These data were input into our ML framework. For the 161 descriptors remaining after preprocessing, nested recursive feature elimination with Ridge, Random Forest, XGBoost, and CatBoost models (RFE-Ridge, RFE-RF, RFE-XGBoost, and RFE-CatBoost) was used to determine the optimal feature subset. The construction of Model-A adheres to the best model for feature selection, which is CatBoost. Individual descriptors from model-A were transferred and combined with model-C individualized descriptors to construct a predictive model for PI powder T5% (model-D). Model parameters were fine-tuned. One of the critical challenges is opening the black box of ML. The SHAP method is used to nest the above models, providing feedback on descriptor contributions and their positive or negative impacts.
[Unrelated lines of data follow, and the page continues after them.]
This design comes from an exercise in tuning for small area, a short achievable clock period and few clock cycles on the open sky130 flow, not from production work. At most, simulation tests tie the RTL to the original design; equivalence was not proved. No activity file was given, so power comes from the tool's default toggle rates.

## hufdec
module hufdec (
    input  wire        clk,
    input  wire        rst,           
    input  wire        cmd_valid,
    output wire        cmd_ready,
    input  wire [1:0]  cmd_op,        
    input  wire [23:0] cmd_arg,
    output reg         out_valid,
    input  wire        out_ready,
    output reg         out_end,       
    output wire [7:0]  out_data,
    output wire [1:0]  out_reason     
);
Size: ~780 cells after synthesis, roughly 100 flip-flops, roughly 6300 sq um of cells after synthesis.
Settings: LEC_CHECK=0, ABC_AREA=1, CAP_MARGIN=20, CORE_MARGIN=2, CORE_UTILIZATION=40, SLEW_MARGIN=20; clock period 10.0 ns.
standard.sh (not shown) runs the stock make flow with config.mk's settings and CLKGATE_MAP_FILE= SYNTH_SCRIPT=/design/flow/synth_recipe.tcl, a recipe that flattens the netlist after the stock synthesis.
==> flow/flow/run.sh <==
#!/bin/bash
# Layout flow: the standard flow (standard.sh, ORFS synthesis to finish)
# with these changes, all inside synthesis mapping and timing repair:
#  - ABC maps the logic with flow/abc_area.script in place of ORFS's
#    abc_area.script; yosys's passes and the flip-flop mapping are the
#    standard ones, so the registers are the same
#  - no full-adder extraction before ABC (ADDER_MAP_FILE empty)
#  - repair_timing keeps MARGIN ns of setup slack on the 10 ns clock, so it
#    sizes and buffers for a shorter achieved period
# The clock, I/O delays and all other constraints are the design's own.
# Logs: standard.log here, each ORFS step's log under orfs/logs.
set -euo pipefail
W=$PWD
F=$W/flow
MARGIN=7.3
# ORFS's synth.tcl with the abc call given our script
sed "s#log_cmd abc {\*}\$abc_args#lset abc_args 1 $F/abc_area.script; log_cmd abc {*}\$abc_args#" \
  "$FLOW_HOME/scripts/synth.tcl" > "$W/synth_abc.tcl"
grep -q "lset abc_args 1" "$W/synth_abc.tcl"
# The standard flow's synthesis script, sourcing that copy
sed "s#source \$::env(SCRIPTS_DIR)/synth.tcl#source $W/synth_abc.tcl#" "$W/synth_recipe.tcl" > "$W/synth_top.tcl"
grep -q "synth_abc.tcl" "$W/synth_top.tcl"
bash standard.sh SYNTH_SCRIPT="$W/synth_top.tcl" ADDER_MAP_FILE= \
  SETUP_SLACK_MARGIN=$MARGIN finish > standard.log 2>&1
==> flow/flow/abc_area.script <==
strash
dc2
dch -f
map
topo
stime -c
buffer -c
upsize -c
dnsize -c
Rerun with:
--- a/flow/flow/run.sh
+++ b/flow/flow/run.sh
@@ -13,5 +13,5 @@
 W=$PWD
 F=$W/flow
-MARGIN=7.3
+MARGIN=7.2
 # ORFS's synth.tcl with the abc call given our script
 sed "s#log_cmd abc {\*}\$abc_args#lset abc_args 1 $F/abc_area.script; log_cmd abc {*}\$abc_args#" \
First-iteration DRC count goes up by 23%.
Count of clock-buffer cells in the layout falls by 6.
Routed wire length fell by 1.4%.
Hold slack barely changes.
Critical path depth does not change.
Worst setup slack improved by 0.012 ns.
Power shrinks by 0.52%.
Function was not checked in any run of this note: the RTL went through the layout flow alone.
The meaning of the filtered descriptors is also discussed. All the above code is executed in Python.

Experimental synthesis and validation

PI powder was prepared using two-step and thermo-imide methods. Some N,N-dimethylacetamide (DMAc) was added to the reactor under N2 protection. Then, dianhydride and diamine in a certain proportion were added and stirred well. The reaction feeding ratio was shown in Supplementary Table 2 and Table 1. The reaction temperature was controlled, and the viscous precursor polyamide-acid (PAA) was obtained by stirring for 3 h at room temperature. A certain amount of xylene was continued to be added to the reaction system, and the temperature was raised to the reflux temperature and kept for 3 h, and PI powders were obtained using a thermo-imide approach. Materials and test methods are found in the Experimental section of the supporting information. The histogram in Figure 2C shows that T5% ranges from 580 to 615 °C. Supplementary Figures 5 and 6 are the synthetic routes of PI-a and PI-b, respectively. Experimental section in support information can be viewed.

Table 1

Structures of co-PI powders at different molar ratios, along with the T5% values predicted by model-B and validated experimentally



Feature engineering

The optimal subset is carefully selected to reduce the dimensionality of the data. This subset contains a minimal number of descriptors while maintaining a close relationship to the required material properties[100,101]. The 1,225 descriptors declined to 161 after removing the redundancy with the Pearson correlation coefficient of less than 0.90. Four nesting methods, RFE-Ridge, RFE-RF, RFE-XGBoost, and RFE-CatBoost were used to compare and determine the optimal descriptor sets. The average R2 and root mean square error (RMSE) of five-fold cross-validation (5-fold-CV) were determined as the metrics to evaluate the model performance. For the RFE-Ridge method, Supplementary Figure 7A indicates no inflection points. This observation suggests that nonlinear algorithms might not be ideal for handling high-dimensional datasets. Considering the selections from the four models, further increasing the number of descriptors to achieve better model results will not be pursued. An effective descriptor must be simpler to obtain than the target property and be as low-dimensional as possible[102]. A subset of 18 selected descriptors was identified as the optimal solution. The other three methods selected optimal feature subsets of 18, 12, and nine descriptors, respectively [Supplementary Table 3, Supplementary Figure 7B and C, Figure 3A]. Guided by the “Occam Shaver” principle[47], the smallest number of descriptors necessary for sufficient accuracy is selected. The RFE-CatBoost model, which offers the best performance with the fewest descriptors, achieves optimal values of 28.84 for RMSE and 0.75 for R2. Among the subsets selected by RFE-CatBoost [Supplementary Table 3], the descriptors selected twice by the other three were the most. The same preprocessing and feature engineering were applied to the PI powder dataset, reducing 643 descriptors to 11, and ultimately determining an optimal subset of six descriptors based on Supplementary Figure 8A[Supplementary Table 4]. The heat map in Supplementary Figure 9 indicates that the correlation coefficients between descriptors are generally low across both datasets, suggesting a “global” representation.

Thermal stability prediction of copolymerized polyimides via an interpretable transfer learning model

Figure 3. Descriptor sniping and optimal models. (A) The changes in R2 and RMSE for model-A (5-fold-CV), built using RFE nested CatBoost with different numbers of descriptors, were accurately described. Scatter plots of the best model to predict the T5% values versus their experimental values for the train and test sets for (B) model-A and (C) model-D. RMSE: Root mean square error; 5-fold-CV: five-fold cross-validation; RFE: recursive feature elimination.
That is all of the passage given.